In a sector looking to meet the demand of 133,000 jobs in the next ten years with a £73.8bn turnover generated per annum, changes in both what a job role requires and how it is filled are inevitable.
In our last blog, we spoke about the skills gap in the life sciences sector and which areas were sought-after.
This week, we’ll be discussing which skills candidates could develop to fill these skill gaps, and how they can go about doing so.
A recap on the skill gaps in the life sciences sector
Projections show that by 2030, to meet the expect growth demands of the sector and replace retirees, the sector will need 133,000 jobs, with Med Tech and Med Tech manufacturing at the top of list (with 90,000 jobs and 46,500 respectively).
This also comes at a time when 55,000 workers are set to replace retirees across the life sciences – all of which will need to hold the research, manufacturing or technical skills required to join the sector.
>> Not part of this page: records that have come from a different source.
File: src/rtl/rgbluv_pkg.sv
// Shared constants and elaboration helpers for the RGB to Luv converter.
package rgbluv_pkg;

  localparam int CHAN_W  = 16;
  localparam int COEF_W  = 20;
  localparam int PROD_W  = CHAN_W + COEF_W;
  localparam int SUM_W   = PROD_W + 2;
  // Z row sums above one, so Zq needs one integer bit
  localparam int XQ_W    = 21;
  localparam int DEN_W   = 25;
  localparam int NUM_W   = 47;
  localparam int QUO_W   = 26;
  localparam int DIFF_W  = 28;
  localparam int TERM_W  = DIFF_W + CHAN_W;
  localparam int ACC_W   = TERM_W + 2;

  // Matrix and white point, Q0.20, rounded from six decimal places
  localparam logic [COEF_W-1:0] KXR = COEF_W'((64'd430574 * 64'd1048576 + 64'd500000) / 64'd1000000);
  localparam logic [COEF_W-1:0] KXG = COEF_W'((64'd341550 * 64'd1048576 + 64'd500000) / 64'd1000000);
  localparam logic [COEF_W-1:0] KXB = COEF_W'((64'd178325 * 64'd1048576 + 64'd500000) / 64'd1000000);
  localparam logic [COEF_W-1:0] KYR = COEF_W'((64'd222015 * 64'd1048576 + 64'd500000) / 64'd1000000);
  localparam logic [COEF_W-1:0] KYG = COEF_W'((64'd706655 * 64'd1048576 + 64'd500000) / 64'd1000000);
  localparam logic [COEF_W-1:0] KYB = COEF_W'((64'd71330 * 64'd1048576 + 64'd500000) / 64'd1000000);
  localparam logic [COEF_W-1:0] KZR = COEF_W'((64'd20183 * 64'd1048576 + 64'd500000) / 64'd1000000);
  localparam logic [COEF_W-1:0] KZG = COEF_W'((64'd129553 * 64'd1048576 + 64'd500000) / 64'd1000000);
  localparam logic [COEF_W-1:0] KZB = COEF_W'((64'd939180 * 64'd1048576 + 64'd500000) / 64'd1000000);
  localparam logic [DIFF_W-1:0] WHITE_U13 =
    DIFF_W'(64'd13 * ((64'd197833 * 64'd1048576 + 64'd500000) / 64'd1000000));
  localparam logic [DIFF_W-1:0] WHITE_V13 =
    DIFF_W'(64'd13 * ((64'd468331 * 64'd1048576 + 64'd500000) / 64'd1000000));
  localparam logic [CHAN_W-1:0] OFF_U = CHAN_W'((64'd88 * 64'd65536 + 64'd135) / 64'd270);
  localparam logic [CHAN_W-1:0] OFF_V = CHAN_W'((64'd134 * 64'd65536 + 64'd135) / 64'd270);

  // floor(cbrt(i/steps) * 2^17) by bitwise search, used at elaboration only
  function automatic longint unsigned cbrt_q17(longint unsigned i, longint unsigned steps);
    longint unsigned c;
    longint unsigned cand;
    longint unsigned target;
    c = 64'd0;
    target = i << 51;
    if (i >= steps) begin
      c = 64'd1 << 17;
    end else begin
      for (int b = 16; b >= 0; b--) begin
        cand = c | (64'd1 << b);
        if (cand * cand * cand * steps <= target) c = cand;
      end
    end
    return c;
  endfunction

endpackage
Data analytics, leadership, statistical literacy and digital/computational skills are the main areas noted as skill gaps in the sector.
So, what skills should you be developing?
A lot of the skills that are in high demand in the life sciences sector are soft or transferable skills – in short, skills that aren’t necessarily from an academic background or job experience in life sciences.
The key areas mentioned above are the main areas we’ll be focusing on, as they are in the highest demand and therefore the most beneficial to develop for candidates.
Digital and computational skills
In one of the most innovative sectors, it’s no surprise that digital skills are in demand.
Data modelling and programming skills are in particularly high demand due to the necessity to build programs and infrastructure for medicines manufacturing.
As mentioned in the Life Sciences 2030 Skills Strategy report, supporting career agility to allow new talent to enter the industry from different disciplines and sectors is what will ensure skills diversity, whilst also facilitating collaboration.
This means that, if you are a candidate with strong digital and computational skills that doesn’t have a conventional background to enter the life sciences sector, you still have the skills that are important to fill the gaps.
Which areas in particular need digital and computational skills?
Primarily, research and development scientists and data science and informatics are areas requiring strong digital skills, which also has some overlap with statistical literacy (another in-demand skill in the sector).
Data modelling and programming skills would be particularly beneficial to have, in order to assist with building programs and infrastructure for medicines manufacturing, as an example.
If you have a strong inclination towards data modelling, programming or other areas of digital ability, you may be exactly what the sector is looking for.
Large, rich datasets are an integral part of the life sciences sector.
This is why strong statistical skills are sought-after in the industry, particularly in biomedical research which relies on rich healthcare data.
It isn’t just about producing the research, but also having the analytical ability to make use of it as well.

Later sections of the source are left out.